Description of the task >> Pull out every line below holding the word "resized".

Data >>
· · · ·

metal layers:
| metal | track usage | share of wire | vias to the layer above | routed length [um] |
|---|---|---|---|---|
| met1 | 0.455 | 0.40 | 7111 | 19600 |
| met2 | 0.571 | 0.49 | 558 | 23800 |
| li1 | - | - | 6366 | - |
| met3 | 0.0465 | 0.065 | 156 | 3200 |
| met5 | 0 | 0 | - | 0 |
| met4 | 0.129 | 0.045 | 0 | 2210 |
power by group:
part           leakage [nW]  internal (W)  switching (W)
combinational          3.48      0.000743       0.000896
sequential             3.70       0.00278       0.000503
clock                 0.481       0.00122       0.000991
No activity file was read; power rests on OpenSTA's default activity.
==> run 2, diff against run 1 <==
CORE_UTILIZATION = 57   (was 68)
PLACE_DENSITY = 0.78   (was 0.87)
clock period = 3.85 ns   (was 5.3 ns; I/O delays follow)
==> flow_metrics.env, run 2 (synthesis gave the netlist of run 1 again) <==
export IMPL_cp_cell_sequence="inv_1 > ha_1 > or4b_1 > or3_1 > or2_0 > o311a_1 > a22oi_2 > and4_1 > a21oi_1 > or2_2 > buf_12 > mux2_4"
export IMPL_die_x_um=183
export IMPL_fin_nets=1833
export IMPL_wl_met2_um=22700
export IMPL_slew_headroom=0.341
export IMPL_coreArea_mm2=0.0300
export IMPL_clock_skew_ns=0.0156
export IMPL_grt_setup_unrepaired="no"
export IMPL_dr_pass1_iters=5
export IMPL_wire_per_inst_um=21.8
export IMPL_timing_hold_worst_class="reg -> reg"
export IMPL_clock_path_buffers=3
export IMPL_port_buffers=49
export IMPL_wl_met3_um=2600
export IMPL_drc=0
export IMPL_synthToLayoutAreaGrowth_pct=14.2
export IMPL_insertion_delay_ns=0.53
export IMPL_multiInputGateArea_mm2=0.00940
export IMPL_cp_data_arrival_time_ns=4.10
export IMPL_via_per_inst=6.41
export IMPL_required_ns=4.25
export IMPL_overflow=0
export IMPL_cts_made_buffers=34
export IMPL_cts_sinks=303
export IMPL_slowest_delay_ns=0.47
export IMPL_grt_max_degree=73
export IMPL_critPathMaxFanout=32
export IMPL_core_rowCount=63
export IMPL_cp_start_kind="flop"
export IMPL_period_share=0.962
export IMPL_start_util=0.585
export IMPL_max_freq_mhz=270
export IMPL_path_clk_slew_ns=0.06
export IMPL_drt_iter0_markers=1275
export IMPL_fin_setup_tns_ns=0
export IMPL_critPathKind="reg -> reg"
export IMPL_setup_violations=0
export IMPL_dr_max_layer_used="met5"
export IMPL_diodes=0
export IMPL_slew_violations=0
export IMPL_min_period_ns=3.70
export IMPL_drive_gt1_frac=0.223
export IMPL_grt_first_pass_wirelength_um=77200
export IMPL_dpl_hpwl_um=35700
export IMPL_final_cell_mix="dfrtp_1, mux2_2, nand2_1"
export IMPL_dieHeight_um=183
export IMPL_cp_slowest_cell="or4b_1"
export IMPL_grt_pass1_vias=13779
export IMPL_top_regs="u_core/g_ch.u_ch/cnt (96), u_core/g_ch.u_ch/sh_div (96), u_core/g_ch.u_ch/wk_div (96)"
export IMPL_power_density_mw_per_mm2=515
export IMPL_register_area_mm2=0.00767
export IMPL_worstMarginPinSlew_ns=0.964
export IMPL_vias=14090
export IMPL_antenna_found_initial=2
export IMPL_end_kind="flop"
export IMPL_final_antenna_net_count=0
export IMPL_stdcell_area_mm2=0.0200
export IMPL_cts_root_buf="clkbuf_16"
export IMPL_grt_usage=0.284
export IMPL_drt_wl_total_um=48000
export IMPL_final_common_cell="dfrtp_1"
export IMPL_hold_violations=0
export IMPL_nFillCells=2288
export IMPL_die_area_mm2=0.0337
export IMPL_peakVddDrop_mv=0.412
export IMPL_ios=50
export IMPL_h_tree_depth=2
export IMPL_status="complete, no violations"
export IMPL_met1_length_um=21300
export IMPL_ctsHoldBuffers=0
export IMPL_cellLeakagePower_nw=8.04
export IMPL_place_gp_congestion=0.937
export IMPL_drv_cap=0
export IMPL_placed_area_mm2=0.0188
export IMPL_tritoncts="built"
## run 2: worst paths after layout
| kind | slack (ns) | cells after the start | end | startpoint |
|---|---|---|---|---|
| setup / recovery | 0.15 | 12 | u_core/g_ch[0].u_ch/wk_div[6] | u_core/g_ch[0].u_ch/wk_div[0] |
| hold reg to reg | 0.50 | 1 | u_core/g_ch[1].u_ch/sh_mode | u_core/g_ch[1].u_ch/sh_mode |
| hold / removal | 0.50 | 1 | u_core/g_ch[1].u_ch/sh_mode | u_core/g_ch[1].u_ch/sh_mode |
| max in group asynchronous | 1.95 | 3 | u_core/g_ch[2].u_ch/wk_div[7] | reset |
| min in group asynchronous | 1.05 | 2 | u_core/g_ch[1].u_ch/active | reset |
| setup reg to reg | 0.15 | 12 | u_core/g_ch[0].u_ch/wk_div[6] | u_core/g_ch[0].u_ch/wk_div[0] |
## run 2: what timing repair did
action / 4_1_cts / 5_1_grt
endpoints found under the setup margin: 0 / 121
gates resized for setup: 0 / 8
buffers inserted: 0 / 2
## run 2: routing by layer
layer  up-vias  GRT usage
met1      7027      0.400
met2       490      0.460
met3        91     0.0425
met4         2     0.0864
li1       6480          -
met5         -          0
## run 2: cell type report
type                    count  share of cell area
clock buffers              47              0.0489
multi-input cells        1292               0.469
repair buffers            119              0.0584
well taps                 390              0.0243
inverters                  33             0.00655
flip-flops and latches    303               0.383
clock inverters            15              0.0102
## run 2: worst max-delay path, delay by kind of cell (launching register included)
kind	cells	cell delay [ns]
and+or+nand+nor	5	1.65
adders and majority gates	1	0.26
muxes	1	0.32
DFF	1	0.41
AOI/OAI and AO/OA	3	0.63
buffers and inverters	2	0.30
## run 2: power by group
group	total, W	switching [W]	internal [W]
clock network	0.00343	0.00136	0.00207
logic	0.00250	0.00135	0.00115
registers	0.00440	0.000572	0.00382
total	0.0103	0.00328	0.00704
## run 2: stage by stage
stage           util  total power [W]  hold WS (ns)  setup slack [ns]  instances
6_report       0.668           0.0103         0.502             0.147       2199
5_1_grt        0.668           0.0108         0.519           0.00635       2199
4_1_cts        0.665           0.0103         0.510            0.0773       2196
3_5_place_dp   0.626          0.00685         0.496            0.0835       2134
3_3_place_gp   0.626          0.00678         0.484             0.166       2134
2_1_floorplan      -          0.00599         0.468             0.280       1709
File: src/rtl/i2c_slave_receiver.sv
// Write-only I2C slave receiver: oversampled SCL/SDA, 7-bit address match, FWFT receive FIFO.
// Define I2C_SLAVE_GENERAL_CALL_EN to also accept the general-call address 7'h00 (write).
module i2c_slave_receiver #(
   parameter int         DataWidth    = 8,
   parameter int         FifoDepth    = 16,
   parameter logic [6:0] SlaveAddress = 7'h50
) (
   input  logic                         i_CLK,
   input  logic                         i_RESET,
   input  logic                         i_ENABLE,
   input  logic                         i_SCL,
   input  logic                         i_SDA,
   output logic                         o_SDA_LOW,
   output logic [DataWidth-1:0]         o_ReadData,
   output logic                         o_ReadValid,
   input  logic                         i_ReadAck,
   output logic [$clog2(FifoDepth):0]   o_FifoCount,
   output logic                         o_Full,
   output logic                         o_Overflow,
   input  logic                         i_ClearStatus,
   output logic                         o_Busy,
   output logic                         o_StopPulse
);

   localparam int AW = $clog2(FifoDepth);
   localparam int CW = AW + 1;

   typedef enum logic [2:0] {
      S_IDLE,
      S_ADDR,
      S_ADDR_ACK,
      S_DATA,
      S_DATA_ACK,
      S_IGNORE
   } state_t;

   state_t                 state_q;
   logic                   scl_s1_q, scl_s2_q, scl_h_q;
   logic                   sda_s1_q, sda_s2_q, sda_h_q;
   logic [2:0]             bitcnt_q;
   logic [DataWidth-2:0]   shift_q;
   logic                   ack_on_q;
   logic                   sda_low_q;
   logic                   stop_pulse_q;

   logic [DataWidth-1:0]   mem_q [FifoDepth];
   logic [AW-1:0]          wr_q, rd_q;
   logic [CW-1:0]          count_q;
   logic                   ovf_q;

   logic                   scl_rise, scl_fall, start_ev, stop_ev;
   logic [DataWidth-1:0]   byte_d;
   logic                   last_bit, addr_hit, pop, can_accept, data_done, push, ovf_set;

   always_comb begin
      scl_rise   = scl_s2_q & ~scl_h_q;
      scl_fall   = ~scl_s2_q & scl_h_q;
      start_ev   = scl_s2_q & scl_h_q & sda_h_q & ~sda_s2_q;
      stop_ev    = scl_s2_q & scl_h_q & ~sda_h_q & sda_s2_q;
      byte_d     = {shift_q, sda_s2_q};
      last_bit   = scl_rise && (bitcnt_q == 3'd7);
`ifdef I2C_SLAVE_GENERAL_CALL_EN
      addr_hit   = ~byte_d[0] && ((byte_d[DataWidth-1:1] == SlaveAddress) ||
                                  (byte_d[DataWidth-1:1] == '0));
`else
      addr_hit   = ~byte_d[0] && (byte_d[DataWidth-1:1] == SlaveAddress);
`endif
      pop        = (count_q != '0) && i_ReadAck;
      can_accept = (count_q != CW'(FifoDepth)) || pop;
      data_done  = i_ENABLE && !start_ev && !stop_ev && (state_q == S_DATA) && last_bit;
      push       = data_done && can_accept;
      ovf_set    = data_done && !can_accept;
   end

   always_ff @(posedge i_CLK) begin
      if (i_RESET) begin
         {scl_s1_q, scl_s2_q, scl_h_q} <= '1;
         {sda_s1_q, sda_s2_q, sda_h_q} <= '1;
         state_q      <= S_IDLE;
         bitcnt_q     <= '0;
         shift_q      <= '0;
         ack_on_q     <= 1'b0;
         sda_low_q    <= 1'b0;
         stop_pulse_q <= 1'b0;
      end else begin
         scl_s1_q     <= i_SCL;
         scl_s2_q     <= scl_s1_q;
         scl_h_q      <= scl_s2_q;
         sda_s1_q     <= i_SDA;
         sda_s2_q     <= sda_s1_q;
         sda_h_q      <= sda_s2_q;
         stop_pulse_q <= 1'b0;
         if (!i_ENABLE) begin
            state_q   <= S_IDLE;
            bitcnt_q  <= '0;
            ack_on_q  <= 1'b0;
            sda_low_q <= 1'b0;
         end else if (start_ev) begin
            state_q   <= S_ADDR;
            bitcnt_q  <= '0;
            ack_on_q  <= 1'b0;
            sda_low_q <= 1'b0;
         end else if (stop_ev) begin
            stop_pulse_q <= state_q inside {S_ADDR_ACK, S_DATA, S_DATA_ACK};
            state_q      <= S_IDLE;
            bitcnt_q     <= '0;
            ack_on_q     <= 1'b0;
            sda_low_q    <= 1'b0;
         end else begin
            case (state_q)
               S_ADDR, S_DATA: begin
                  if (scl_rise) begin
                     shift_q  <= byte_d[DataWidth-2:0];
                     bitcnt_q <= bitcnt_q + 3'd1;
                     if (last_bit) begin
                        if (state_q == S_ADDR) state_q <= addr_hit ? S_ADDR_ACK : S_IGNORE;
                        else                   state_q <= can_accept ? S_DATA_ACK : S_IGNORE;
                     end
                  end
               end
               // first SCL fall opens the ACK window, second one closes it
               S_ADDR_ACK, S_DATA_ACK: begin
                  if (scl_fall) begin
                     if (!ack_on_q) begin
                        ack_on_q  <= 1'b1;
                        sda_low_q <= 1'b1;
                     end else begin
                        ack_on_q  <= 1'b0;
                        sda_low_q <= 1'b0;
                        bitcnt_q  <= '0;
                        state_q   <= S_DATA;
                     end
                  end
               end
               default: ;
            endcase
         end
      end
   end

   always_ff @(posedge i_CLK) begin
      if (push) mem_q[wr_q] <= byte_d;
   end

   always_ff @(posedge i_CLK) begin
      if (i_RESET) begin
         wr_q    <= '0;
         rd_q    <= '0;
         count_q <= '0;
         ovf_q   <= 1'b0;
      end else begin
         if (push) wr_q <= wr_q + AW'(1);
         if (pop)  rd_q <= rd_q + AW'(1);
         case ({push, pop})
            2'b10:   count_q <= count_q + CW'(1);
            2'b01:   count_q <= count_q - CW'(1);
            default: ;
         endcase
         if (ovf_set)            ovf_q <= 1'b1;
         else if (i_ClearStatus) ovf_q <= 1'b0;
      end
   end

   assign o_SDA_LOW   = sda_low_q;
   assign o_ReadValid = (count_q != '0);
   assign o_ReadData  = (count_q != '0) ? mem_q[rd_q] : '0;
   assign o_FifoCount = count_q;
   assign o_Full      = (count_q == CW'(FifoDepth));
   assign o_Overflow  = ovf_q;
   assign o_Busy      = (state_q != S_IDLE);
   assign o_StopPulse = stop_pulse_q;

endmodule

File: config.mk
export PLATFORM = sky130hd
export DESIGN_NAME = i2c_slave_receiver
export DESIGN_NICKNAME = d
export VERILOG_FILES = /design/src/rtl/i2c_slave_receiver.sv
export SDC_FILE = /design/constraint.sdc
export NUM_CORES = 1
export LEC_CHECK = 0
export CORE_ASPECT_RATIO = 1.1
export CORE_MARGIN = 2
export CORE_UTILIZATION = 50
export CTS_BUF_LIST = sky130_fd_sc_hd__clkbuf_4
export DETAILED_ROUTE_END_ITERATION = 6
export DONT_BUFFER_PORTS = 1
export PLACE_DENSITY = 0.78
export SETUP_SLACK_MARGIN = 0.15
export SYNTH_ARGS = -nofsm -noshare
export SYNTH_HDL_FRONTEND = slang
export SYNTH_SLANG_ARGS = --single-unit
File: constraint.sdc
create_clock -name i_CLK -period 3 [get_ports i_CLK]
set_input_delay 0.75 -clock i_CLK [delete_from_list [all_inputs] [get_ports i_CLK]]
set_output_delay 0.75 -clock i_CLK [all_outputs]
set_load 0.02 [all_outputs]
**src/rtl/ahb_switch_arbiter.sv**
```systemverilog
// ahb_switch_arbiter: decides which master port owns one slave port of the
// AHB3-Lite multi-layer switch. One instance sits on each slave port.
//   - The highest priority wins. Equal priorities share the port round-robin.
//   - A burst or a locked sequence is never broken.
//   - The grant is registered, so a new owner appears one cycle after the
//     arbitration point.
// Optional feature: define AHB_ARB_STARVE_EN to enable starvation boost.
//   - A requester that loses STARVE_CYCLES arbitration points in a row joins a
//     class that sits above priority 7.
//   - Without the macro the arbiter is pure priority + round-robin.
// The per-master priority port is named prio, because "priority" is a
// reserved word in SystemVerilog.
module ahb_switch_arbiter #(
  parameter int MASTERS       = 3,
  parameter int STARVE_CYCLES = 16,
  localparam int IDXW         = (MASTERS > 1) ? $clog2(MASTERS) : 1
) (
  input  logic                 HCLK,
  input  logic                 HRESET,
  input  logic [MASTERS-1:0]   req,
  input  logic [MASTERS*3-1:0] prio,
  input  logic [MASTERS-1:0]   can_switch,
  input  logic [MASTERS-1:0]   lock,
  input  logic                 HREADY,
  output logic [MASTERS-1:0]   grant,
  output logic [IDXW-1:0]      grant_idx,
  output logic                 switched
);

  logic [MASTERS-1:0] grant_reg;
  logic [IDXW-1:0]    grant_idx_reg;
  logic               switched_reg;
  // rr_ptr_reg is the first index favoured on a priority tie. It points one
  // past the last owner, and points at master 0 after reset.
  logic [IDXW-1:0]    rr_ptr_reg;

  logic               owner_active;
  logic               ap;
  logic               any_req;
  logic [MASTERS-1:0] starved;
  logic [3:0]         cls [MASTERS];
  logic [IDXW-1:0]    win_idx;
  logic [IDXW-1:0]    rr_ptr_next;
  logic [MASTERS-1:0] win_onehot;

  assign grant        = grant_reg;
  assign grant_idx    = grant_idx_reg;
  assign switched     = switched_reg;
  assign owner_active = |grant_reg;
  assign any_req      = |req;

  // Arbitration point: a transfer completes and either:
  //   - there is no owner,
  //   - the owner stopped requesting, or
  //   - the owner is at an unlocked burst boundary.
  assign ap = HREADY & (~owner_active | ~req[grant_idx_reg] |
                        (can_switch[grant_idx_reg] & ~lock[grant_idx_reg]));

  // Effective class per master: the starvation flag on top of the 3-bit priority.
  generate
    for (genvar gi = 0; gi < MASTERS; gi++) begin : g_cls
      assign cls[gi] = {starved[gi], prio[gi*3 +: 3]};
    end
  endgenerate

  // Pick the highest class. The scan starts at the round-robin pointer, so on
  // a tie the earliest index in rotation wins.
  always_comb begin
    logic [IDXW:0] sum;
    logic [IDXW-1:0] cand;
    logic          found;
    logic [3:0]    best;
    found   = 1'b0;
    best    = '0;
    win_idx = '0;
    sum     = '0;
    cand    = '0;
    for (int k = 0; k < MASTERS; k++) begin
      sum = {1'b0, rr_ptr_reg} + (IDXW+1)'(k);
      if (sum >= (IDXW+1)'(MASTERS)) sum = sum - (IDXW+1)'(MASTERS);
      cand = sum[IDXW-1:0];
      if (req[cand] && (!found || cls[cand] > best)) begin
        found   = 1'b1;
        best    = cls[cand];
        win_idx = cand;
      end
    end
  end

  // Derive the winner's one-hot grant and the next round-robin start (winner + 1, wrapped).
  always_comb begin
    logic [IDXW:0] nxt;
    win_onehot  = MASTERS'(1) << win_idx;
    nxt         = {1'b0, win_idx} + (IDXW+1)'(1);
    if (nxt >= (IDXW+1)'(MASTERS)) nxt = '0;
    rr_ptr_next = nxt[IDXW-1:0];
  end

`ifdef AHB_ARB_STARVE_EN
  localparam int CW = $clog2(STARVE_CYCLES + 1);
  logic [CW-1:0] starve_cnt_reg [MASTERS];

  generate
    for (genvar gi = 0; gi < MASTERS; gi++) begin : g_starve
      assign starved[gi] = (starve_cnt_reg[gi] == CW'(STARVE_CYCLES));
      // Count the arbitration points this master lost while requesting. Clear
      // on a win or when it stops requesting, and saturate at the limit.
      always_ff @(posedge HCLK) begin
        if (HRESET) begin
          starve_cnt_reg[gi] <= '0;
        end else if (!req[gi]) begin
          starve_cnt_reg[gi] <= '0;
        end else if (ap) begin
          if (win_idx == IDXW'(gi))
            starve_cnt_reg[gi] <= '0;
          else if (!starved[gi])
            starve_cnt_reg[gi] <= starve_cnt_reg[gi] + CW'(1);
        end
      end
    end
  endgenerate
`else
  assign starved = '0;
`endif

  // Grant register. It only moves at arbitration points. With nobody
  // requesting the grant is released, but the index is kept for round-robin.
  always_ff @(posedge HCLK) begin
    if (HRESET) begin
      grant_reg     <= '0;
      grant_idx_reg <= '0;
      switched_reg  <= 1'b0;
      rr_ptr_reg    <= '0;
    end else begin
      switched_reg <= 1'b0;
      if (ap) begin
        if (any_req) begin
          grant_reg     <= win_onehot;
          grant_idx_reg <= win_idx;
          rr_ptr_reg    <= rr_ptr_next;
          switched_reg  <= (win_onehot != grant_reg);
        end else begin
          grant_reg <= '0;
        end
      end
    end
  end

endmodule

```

· · · ·

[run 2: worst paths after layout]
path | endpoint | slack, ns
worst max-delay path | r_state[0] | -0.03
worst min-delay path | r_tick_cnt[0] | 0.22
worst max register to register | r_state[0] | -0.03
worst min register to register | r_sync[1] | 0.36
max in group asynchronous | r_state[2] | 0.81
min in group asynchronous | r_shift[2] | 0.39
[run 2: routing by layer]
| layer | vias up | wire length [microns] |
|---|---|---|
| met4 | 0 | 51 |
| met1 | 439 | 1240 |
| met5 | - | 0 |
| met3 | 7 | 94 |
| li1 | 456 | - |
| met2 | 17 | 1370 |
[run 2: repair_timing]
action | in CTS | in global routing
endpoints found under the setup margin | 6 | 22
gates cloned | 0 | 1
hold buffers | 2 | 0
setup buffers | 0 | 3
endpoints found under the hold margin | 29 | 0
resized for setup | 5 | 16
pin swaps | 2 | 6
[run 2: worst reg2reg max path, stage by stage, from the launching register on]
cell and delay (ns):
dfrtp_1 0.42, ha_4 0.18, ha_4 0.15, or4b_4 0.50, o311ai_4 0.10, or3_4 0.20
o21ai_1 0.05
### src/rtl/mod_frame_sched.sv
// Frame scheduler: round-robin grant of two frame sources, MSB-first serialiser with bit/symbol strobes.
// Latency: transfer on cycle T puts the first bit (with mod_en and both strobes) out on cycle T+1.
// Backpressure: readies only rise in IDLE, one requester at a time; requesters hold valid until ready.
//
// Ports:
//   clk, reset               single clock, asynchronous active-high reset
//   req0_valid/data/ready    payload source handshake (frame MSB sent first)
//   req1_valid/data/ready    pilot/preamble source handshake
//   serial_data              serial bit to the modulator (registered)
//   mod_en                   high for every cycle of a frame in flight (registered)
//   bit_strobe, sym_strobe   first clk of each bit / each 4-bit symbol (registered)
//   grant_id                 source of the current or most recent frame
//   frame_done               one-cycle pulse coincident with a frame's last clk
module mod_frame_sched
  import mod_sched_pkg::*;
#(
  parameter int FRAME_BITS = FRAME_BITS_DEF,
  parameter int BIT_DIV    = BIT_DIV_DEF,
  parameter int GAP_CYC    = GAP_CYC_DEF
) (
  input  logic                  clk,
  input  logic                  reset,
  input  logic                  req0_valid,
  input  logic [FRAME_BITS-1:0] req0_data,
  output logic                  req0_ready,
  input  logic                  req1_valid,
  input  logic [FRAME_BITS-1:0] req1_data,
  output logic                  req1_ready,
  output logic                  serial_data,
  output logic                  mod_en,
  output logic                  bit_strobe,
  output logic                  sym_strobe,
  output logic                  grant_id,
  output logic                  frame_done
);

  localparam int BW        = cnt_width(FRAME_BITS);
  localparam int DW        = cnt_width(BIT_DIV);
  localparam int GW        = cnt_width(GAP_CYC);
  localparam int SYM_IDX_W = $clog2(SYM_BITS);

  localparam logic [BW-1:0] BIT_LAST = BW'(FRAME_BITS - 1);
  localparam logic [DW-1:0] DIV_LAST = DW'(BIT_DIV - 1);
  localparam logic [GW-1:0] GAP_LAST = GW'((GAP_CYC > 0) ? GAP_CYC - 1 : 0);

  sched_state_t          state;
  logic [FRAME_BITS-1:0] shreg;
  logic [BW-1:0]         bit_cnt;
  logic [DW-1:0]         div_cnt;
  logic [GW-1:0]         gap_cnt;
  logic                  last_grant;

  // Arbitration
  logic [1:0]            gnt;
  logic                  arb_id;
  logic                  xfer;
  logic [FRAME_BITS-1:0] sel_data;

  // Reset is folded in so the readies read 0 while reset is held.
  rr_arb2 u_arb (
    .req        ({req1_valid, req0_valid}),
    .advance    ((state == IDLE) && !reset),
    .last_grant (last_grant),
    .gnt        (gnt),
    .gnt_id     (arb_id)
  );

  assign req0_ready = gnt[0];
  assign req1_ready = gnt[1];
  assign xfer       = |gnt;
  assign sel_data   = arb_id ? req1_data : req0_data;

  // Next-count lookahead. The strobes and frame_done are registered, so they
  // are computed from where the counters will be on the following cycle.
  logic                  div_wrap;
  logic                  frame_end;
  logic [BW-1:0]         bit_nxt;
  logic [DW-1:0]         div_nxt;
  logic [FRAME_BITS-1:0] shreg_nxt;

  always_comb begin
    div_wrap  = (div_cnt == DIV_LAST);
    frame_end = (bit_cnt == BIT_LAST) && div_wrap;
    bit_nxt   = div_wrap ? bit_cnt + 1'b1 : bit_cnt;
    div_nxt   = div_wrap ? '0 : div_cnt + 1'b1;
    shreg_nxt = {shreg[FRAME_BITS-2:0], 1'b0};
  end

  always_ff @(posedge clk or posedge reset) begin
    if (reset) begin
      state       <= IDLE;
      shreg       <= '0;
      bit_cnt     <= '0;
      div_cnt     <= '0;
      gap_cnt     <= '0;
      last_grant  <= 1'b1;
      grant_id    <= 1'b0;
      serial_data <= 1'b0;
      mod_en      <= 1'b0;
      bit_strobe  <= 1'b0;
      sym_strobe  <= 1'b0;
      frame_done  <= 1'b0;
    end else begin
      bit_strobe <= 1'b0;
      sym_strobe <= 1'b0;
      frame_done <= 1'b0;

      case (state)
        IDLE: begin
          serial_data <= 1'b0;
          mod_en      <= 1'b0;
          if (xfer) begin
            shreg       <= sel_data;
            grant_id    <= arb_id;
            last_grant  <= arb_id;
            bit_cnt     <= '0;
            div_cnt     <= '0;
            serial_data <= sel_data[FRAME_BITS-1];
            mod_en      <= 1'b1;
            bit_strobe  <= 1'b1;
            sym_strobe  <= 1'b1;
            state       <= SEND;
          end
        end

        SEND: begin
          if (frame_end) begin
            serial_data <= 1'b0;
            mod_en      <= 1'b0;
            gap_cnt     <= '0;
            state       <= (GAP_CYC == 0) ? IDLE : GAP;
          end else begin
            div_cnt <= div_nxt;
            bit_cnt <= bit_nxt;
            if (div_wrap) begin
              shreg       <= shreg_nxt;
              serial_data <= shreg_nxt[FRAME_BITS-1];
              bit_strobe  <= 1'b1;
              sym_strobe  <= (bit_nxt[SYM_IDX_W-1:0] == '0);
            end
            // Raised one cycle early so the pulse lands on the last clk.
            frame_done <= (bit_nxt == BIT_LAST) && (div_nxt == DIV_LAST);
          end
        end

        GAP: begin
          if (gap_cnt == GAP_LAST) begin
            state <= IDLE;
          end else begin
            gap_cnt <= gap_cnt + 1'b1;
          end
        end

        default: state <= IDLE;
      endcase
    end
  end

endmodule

· · · ·

Result >>
gates resized for setup: 0 / 8
resized for setup | 5 | 16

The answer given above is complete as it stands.